What were some limitations. I can’t really think of a limitation; it was such a great book. I did pick this book up years ago from the library and read the dust jacket about perdition and fortune tellers and thought that I wasn’t going to like the book because it seemed kind of spooky. But I was missing out, because it’s only the narrator Abilene’s misperceptions of what’s going on. There is a fair amount of mystery and suspense (and a gypsy woman’s home that has perdition written on the fence) but it’s a really solid and good read.
Similarity to other Newbery winners. Moon Over Manifest joins a number of coming of age tales set in the Great Depression: Roll of Thunder Hear My Cry, Jacob Have I Loved, Out of the Dust, Bud, Not Buddy, A Year Down Yonder, as well as Thimble Summer (which was written in 1939 as a contemporary-set novel and has the small town summer girl coming of age theme like Moon Over Manifest). It has more of the warmth and quirky town feel of A Year Down Yonder, although it’s more serious. The search for a missing father, piecing together the past, and exploring racial tensions is more like Bud, Not Buddy. Structurally, with the story within a story and the mystery of a girl searching for a lost parent as well as making friends for herself in a new town, it’s a bit like Walk Two Moons (although not as sad.) And the gypsy woman and her lost son was a little like Holes.

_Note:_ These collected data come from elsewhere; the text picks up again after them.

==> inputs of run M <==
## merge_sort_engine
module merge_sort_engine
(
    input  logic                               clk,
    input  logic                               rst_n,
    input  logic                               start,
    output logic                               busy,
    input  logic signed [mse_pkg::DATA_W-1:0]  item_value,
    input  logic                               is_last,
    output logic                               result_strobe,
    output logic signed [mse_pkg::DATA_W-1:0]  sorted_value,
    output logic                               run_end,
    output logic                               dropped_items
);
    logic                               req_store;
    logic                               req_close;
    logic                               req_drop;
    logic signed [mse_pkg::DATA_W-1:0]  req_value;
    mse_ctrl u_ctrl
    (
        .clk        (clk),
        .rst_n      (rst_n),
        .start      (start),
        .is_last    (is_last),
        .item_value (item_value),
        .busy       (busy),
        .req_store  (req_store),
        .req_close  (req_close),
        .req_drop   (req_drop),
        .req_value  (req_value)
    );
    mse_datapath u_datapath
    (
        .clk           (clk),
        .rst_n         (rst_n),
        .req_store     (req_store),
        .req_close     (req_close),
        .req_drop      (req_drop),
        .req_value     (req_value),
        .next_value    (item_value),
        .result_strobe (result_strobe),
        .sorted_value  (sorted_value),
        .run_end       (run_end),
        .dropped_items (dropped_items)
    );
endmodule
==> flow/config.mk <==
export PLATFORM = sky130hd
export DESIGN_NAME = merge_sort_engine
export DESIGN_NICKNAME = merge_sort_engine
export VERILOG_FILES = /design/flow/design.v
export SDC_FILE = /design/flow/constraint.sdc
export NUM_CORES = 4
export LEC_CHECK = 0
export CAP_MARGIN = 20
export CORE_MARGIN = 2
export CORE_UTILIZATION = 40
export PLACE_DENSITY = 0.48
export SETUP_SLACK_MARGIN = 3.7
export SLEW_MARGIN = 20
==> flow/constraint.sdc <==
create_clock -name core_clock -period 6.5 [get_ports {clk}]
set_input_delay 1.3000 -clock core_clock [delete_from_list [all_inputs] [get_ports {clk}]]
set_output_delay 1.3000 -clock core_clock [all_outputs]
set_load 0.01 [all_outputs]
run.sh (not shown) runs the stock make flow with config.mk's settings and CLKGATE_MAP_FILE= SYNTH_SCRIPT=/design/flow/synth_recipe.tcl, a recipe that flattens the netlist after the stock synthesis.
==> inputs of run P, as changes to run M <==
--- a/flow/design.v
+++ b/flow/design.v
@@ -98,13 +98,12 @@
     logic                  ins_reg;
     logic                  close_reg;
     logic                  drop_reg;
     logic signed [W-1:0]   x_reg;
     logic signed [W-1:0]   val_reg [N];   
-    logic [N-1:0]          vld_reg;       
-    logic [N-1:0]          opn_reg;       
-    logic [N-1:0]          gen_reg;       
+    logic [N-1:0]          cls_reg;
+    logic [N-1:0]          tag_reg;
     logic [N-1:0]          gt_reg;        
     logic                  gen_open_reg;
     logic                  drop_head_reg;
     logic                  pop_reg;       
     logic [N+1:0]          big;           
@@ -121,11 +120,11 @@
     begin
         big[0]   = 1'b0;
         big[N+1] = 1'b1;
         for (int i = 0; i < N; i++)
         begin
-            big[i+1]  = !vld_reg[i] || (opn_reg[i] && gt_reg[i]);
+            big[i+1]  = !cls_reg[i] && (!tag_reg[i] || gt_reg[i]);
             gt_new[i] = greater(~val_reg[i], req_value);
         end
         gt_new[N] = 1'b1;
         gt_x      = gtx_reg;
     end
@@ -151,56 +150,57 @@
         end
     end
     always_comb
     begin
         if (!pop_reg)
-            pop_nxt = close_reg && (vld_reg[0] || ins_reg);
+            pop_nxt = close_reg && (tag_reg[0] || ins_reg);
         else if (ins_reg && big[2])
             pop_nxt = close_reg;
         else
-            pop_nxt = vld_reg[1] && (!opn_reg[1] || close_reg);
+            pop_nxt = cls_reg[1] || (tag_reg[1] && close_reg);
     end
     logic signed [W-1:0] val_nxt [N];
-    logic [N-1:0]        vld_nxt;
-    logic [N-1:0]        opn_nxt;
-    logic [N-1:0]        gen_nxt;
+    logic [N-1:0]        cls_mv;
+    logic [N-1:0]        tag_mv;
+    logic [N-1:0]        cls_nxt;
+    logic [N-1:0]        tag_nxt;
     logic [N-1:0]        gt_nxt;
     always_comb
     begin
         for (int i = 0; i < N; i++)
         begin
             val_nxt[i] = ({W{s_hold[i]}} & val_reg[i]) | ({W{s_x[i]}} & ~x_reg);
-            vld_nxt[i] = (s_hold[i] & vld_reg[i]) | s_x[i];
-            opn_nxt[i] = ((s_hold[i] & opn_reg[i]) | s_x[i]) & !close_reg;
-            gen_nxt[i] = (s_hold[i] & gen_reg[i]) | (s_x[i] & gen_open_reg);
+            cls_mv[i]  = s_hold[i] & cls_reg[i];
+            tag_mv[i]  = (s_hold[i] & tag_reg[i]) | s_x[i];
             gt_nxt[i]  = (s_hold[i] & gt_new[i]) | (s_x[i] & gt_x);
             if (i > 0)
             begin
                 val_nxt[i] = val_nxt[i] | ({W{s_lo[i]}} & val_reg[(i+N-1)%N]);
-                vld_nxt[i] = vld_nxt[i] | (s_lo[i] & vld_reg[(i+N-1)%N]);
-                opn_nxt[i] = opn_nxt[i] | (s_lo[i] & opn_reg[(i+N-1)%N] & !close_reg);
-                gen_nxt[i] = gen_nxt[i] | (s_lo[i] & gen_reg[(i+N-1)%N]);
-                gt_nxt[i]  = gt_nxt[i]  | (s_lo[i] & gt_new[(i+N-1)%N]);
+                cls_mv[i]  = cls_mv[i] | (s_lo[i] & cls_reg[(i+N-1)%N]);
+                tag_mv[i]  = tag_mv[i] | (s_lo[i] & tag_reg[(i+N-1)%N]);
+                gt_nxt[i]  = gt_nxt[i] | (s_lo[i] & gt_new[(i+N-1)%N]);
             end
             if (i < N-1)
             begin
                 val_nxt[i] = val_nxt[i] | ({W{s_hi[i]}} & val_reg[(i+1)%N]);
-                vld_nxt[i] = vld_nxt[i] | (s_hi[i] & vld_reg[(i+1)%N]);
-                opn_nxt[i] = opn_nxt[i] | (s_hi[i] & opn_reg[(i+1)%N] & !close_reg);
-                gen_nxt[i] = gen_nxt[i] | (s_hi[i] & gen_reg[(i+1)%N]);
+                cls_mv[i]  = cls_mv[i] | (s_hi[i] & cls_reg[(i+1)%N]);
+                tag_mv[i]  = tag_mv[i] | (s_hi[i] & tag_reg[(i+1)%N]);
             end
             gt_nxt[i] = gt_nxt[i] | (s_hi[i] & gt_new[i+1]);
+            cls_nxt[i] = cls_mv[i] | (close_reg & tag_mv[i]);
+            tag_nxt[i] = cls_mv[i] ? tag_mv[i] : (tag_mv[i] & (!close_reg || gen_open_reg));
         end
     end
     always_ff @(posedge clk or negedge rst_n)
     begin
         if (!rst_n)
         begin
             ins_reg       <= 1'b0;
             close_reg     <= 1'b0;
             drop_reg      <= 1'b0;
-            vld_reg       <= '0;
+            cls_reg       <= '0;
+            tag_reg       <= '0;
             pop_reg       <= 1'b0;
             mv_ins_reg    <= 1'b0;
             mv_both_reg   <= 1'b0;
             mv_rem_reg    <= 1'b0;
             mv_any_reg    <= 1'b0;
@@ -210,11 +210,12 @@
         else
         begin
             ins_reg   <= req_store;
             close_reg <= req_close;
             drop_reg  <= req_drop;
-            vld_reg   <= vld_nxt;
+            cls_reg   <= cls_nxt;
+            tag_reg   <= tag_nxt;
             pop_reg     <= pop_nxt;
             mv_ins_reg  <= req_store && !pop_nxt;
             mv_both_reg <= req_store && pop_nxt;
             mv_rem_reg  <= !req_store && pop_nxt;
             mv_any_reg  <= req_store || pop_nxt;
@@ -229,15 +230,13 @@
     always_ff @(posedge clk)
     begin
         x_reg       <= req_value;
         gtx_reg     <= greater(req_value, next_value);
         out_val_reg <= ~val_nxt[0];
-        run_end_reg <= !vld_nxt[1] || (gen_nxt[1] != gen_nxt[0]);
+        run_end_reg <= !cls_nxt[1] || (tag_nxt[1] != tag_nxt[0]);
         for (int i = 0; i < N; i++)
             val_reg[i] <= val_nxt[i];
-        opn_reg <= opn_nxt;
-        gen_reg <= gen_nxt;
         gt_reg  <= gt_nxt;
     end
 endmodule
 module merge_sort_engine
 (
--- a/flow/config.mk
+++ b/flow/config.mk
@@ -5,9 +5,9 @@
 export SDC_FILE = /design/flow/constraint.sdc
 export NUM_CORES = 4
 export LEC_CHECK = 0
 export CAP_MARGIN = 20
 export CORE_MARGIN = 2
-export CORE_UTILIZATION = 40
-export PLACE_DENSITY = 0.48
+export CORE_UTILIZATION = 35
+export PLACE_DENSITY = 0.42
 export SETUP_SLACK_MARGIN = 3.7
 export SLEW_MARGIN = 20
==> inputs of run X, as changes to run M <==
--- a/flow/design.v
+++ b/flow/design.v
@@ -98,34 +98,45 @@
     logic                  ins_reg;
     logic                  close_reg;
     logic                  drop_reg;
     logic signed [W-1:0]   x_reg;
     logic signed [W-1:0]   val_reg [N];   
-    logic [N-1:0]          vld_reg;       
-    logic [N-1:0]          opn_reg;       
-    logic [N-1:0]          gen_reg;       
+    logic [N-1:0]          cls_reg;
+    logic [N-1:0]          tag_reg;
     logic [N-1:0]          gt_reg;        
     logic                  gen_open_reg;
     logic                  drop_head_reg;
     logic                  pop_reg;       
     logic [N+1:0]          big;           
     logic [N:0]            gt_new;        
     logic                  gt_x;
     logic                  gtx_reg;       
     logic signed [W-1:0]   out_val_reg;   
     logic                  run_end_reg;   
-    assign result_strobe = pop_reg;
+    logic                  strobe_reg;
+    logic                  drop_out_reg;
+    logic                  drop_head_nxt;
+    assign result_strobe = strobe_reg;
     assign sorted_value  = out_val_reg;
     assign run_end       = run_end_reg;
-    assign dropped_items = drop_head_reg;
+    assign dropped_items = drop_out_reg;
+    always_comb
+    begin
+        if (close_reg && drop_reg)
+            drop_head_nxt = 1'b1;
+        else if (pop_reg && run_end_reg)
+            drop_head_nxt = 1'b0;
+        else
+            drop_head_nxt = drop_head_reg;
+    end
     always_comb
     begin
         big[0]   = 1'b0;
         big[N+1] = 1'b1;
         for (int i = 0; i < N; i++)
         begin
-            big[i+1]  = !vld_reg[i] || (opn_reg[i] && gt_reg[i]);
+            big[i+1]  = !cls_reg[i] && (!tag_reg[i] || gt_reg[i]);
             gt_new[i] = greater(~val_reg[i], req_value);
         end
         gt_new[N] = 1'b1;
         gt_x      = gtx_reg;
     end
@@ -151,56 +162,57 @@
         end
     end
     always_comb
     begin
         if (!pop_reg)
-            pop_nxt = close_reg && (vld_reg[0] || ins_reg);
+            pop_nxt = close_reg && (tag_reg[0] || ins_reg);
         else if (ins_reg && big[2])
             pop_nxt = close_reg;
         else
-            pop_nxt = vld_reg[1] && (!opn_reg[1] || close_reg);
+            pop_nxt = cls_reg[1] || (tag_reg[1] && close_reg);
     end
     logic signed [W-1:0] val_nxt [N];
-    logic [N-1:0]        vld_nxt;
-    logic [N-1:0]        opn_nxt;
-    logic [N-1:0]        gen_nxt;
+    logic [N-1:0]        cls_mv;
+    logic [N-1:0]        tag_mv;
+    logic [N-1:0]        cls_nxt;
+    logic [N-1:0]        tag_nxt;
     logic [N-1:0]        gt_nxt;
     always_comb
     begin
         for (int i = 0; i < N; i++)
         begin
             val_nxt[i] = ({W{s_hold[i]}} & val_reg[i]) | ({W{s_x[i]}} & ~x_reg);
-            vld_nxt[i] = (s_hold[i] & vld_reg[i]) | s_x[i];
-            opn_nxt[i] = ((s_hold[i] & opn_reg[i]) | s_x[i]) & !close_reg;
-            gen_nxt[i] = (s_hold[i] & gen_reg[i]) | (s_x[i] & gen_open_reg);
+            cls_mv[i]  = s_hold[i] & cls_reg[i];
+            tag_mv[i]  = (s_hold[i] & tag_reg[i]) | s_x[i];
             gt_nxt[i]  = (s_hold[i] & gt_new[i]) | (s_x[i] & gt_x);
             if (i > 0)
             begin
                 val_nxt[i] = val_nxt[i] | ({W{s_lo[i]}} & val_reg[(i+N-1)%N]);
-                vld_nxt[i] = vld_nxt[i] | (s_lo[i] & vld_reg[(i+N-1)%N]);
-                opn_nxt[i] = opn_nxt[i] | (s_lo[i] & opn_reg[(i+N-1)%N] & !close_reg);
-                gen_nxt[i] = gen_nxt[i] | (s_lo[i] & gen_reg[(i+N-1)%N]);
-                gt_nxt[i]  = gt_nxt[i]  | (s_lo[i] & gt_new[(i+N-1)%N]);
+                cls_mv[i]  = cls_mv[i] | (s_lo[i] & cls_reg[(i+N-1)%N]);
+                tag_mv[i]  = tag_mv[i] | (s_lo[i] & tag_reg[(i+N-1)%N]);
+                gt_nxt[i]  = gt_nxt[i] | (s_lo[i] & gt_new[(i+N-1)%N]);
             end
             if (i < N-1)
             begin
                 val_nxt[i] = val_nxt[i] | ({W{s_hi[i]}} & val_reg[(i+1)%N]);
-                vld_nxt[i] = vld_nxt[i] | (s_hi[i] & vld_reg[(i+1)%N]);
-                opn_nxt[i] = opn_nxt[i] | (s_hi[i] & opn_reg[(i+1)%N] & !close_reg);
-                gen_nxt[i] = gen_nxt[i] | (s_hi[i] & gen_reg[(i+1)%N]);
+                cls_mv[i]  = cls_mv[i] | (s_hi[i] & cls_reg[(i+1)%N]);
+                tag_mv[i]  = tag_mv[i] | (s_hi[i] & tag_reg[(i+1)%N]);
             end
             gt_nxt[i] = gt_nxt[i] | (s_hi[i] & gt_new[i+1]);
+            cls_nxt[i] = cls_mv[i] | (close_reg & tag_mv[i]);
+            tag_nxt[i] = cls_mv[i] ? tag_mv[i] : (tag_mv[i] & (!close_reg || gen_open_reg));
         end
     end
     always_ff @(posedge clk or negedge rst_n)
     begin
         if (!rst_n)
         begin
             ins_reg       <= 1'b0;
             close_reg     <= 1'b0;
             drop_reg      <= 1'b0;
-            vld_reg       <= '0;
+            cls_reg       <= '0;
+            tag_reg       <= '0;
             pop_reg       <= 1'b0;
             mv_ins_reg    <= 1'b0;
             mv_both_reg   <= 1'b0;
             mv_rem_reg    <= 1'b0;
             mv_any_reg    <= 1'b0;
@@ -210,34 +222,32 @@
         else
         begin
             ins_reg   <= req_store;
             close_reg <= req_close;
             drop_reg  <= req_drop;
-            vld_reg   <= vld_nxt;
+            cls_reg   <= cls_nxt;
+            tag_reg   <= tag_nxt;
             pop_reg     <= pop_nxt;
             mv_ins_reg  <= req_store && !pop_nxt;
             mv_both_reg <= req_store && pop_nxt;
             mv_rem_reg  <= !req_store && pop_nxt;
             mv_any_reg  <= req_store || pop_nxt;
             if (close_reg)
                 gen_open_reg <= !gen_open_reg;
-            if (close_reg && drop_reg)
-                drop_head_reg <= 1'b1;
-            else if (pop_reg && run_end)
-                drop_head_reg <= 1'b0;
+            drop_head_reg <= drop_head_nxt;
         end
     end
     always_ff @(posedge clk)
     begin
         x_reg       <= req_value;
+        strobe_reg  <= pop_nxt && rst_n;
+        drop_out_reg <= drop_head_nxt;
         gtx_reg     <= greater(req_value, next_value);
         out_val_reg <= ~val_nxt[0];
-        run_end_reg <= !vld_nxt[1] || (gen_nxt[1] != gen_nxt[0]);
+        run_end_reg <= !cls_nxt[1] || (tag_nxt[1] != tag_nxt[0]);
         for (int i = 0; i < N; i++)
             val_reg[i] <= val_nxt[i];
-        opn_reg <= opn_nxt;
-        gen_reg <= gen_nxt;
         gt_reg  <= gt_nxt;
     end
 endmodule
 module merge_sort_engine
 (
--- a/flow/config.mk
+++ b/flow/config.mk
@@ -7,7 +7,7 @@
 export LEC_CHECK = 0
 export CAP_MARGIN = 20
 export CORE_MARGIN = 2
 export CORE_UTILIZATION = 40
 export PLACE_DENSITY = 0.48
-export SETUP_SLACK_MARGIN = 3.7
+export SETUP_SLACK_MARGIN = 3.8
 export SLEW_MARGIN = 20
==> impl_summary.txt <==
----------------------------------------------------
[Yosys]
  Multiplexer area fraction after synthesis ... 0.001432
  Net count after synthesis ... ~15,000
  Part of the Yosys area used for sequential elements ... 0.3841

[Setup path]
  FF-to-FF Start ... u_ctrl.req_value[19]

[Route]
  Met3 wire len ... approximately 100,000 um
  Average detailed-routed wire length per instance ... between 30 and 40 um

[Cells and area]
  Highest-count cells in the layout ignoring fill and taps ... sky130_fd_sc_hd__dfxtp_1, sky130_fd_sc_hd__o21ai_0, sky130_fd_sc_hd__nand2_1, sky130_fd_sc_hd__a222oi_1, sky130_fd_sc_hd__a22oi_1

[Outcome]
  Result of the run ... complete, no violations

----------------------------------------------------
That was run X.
Source: an optimization exercise on an open RTL-to-GDS flow (aim: small area, a short achievable clock period and few clock cycles). Production flows keep margins and buffers that such runs may drop. Only simulation tests tie the RTL to the original design; equivalence was not proved.

==> inputs of wip/ember <==
// tpu_tiled_core
module tpu_tiled_core #(
  parameter int ARRAY_DIM = tpu_pkg::D_DEF,
  parameter int DATA_W    = tpu_pkg::DATA_W_DEF,
  parameter int ACC_W     = tpu_pkg::ACC_W_DEF,
  parameter int ADDR_W    = 8,
  parameter int DIM_W     = 4
) (
  input  logic                          clk,
  input  logic                          rst,
  input  logic                          start,
  input  logic [DIM_W-1:0]              m,
  input  logic [DIM_W-1:0]              n,
  input  logic [DIM_W-1:0]              k,
  output logic                          busy,
  output logic                          done,
  output logic [ADDR_W-1:0]             a_index,
  input  logic [ARRAY_DIM*DATA_W-1:0]   a_rdata,
  output logic [ADDR_W-1:0]             b_index,
  input  logic [ARRAY_DIM*DATA_W-1:0]   b_rdata,
  output logic                          o_wr_en,
  output logic [ADDR_W-1:0]             o_index,
  output logic [ARRAY_DIM*ACC_W-1:0]    o_wdata
);
Settings: LEC_CHECK=0, CAP_MARGIN=20, CORE_MARGIN=2, CORE_UTILIZATION=40, SLEW_MARGIN=20; clock period 10.0 ns.
run.sh (not shown) runs the stock make flow with config.mk's settings and CLKGATE_MAP_FILE= SYNTH_SCRIPT=/design/flow/synth_recipe.tcl, a recipe that flattens the netlist after the stock synthesis.
==> wip/garnet (differences from wip/ember) <==
==> flow/design.v (replaced) <==
package tpu_pkg;
  localparam int D_DEF      = 4;
  localparam int DATA_W_DEF = 8;
  localparam int ACC_W_DEF  = 8;
endpackage
module tpu_pe_acc (
  input  logic       clk,
  input  logic       clr,
  input  logic [7:0] a,
  input  logic [7:0] b,
  output logic [7:0] acc_o
);
  logic [7:0] acc_q;
  always_ff @(posedge clk) acc_q <= (clr ? 8'd0 : acc_q) + a * b;
  assign acc_o = acc_q;
endmodule
module tpu_tiled_core #(
  parameter int ARRAY_DIM = tpu_pkg::D_DEF,
  parameter int DATA_W    = tpu_pkg::DATA_W_DEF,
  parameter int ACC_W     = tpu_pkg::ACC_W_DEF,
  parameter int ADDR_W    = 8,
  parameter int DIM_W     = 4
) (
  input  logic                          clk,
  input  logic                          rst,
  input  logic                          start,
  input  logic [DIM_W-1:0]              m,
  input  logic [DIM_W-1:0]              n,
  input  logic [DIM_W-1:0]              k,
  output logic                          busy,
  output logic                          done,
  output logic [ADDR_W-1:0]             a_index,
  input  logic [ARRAY_DIM*DATA_W-1:0]   a_rdata,
  output logic [ADDR_W-1:0]             b_index,
  input  logic [ARRAY_DIM*DATA_W-1:0]   b_rdata,
  output logic                          o_wr_en,
  output logic [ADDR_W-1:0]             o_index,
  output logic [ARRAY_DIM*ACC_W-1:0]    o_wdata
);
  logic       busy_q, done_q, iss_q, first_q;
  logic [3:0] k_q, m_q, x_q, rows_q, ncol_q;
  logic [1:0] lane_q;
  logic [7:0] a_idx_q, b_idx_q, o_idx_q;
  logic       s1_first, s1_last, s1_final;
  logic [1:0] s1_lane;
  logic [2:0] s1_cm;
  logic       s2_first, s2_last, s2_final;
  logic [7:0] s2_a;
  logic [7:0] s2_b [4];
  logic       wr_q, fin_q;
  logic [7:0] acc [4];
  logic accept, row_end, last_row, last_tn;
  assign accept   = start && !busy_q;
  assign row_end  = (x_q == 4'd0);
  assign last_row = (rows_q == 4'd1);
  assign last_tn  = (ncol_q <= 4'd4);
  always_ff @(posedge clk or posedge rst) begin
    if (rst) begin
      busy_q   <= 1'b0;
      done_q   <= 1'b0;
      iss_q    <= 1'b0;
      s1_last  <= 1'b0;
      s1_final <= 1'b0;
      s2_last  <= 1'b0;
      s2_final <= 1'b0;
      wr_q     <= 1'b0;
      fin_q    <= 1'b0;
    end else begin
      s1_last  <= iss_q && row_end;
      s1_final <= iss_q && row_end && last_row && last_tn;
      s2_last  <= s1_last;
      s2_final <= s1_final;
      wr_q     <= s2_last;
      fin_q    <= s2_final;
      if (accept) begin
        if (m == 4'd0 || n == 4'd0 || k == 4'd0) begin
          busy_q <= 1'b0;
          done_q <= 1'b1;
        end else begin
          busy_q <= 1'b1;
          done_q <= 1'b0;
          iss_q  <= 1'b1;
        end
      end else begin
        if (iss_q && row_end && last_row && last_tn) iss_q <= 1'b0;
        if (fin_q) begin
          busy_q <= 1'b0;
          done_q <= 1'b1;
        end
      end
    end
  end
  always_ff @(posedge clk) begin
    if (accept) begin
      k_q     <= k;
      m_q     <= m;
      ncol_q  <= n;
      rows_q  <= m;
      x_q     <= k - 4'd1;
      lane_q  <= 2'd0;
      first_q <= 1'b1;
      a_idx_q <= 8'd0;
      b_idx_q <= 8'd0;
    end else if (iss_q) begin
      first_q <= row_end;
      if (!row_end) begin
        x_q     <= x_q - 4'd1;
        a_idx_q <= lane_q[0] ? a_idx_q - 8'd1 : a_idx_q + 8'd1;
        b_idx_q <= lane_q[0] ? b_idx_q - 8'd1 : b_idx_q + 8'd1;
      end else begin
        x_q <= k_q - 4'd1;
        if (last_row) begin
          ncol_q  <= ncol_q - 4'd4;
          rows_q  <= m_q;
          lane_q  <= 2'd0;
          a_idx_q <= 8'd0;
          b_idx_q <= lane_q[0] ? b_idx_q + {4'd0, k_q} : b_idx_q + 8'd1;
        end else begin
          rows_q <= rows_q - 4'd1;
          lane_q <= lane_q + 2'd1;
          if (lane_q == 2'd3) a_idx_q <= a_idx_q + {4'd0, k_q};
        end
      end
    end
  end
  always_ff @(posedge clk) begin
    if (accept) o_idx_q <= 8'd0;
    else if (wr_q) o_idx_q <= o_idx_q + 8'd1;
  end
  always_ff @(posedge clk) begin
    s1_first <= first_q;
    s1_lane  <= lane_q;
    s1_cm    <= {ncol_q > 4'd3, ncol_q > 4'd2, ncol_q > 4'd1};
    s2_first <= s1_first;
    case (s1_lane)
      2'd0: s2_a <= a_rdata[31:24];
      2'd1: s2_a <= a_rdata[23:16];
      2'd2: s2_a <= a_rdata[15:8];
      default: s2_a <= a_rdata[7:0];
    endcase
    s2_b[0] <= b_rdata[31:24];
    s2_b[1] <= s1_cm[0] ? b_rdata[23:16] : 8'd0;
    s2_b[2] <= s1_cm[1] ? b_rdata[15:8]  : 8'd0;
    s2_b[3] <= s1_cm[2] ? b_rdata[7:0]   : 8'd0;
  end
  for (genvar c = 0; c < 4; c++) begin : g_mac
    tpu_pe_acc u_mac (
      .clk   (clk),
      .clr   (s2_first),
      .a     (s2_a),
      .b     (s2_b[c]),
      .acc_o (acc[c])
    );
  end
  assign busy    = busy_q;
  assign done    = done_q;
  assign a_index = a_idx_q;
  assign b_index = b_idx_q;
  assign o_wr_en = wr_q;
  assign o_index = o_idx_q;
  assign o_wdata = {acc[0], acc[1], acc[2], acc[3]};
endmodule
==> flow_summary_export.csv <==
group,metric,value,unit
status,outcome,"no timing/DRC/antenna violations",
cells_and_area,layout.nets,1427,
synthesis,post_synthesis_adder_cell_area_fraction,21.23,%
synthesis,yosysMostFrequentCell,"sky130_fd_sc_hd__dfxtp_1",
the above is filed under wip/ember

What it teaches me as a writer. Although the story that I’m working on is different in many ways from this story, there are some shared elements of a girl looking for stories of a lost family member within a town, and I think that the townspeople of Manifest are one of the best parts of this book. I think that Clare Vanderpool uses the newspapers and letters really well to add flavor and color to the main flashbacks to the 1918s that are done through direct storytelling. They don’t necessarily carry a lot of narrative weight, but they add color and details and make the whole thing more fun and authentic.
Have you read Moon Over Manifest? What are your favorite WWI and Great Depression historical fiction reads?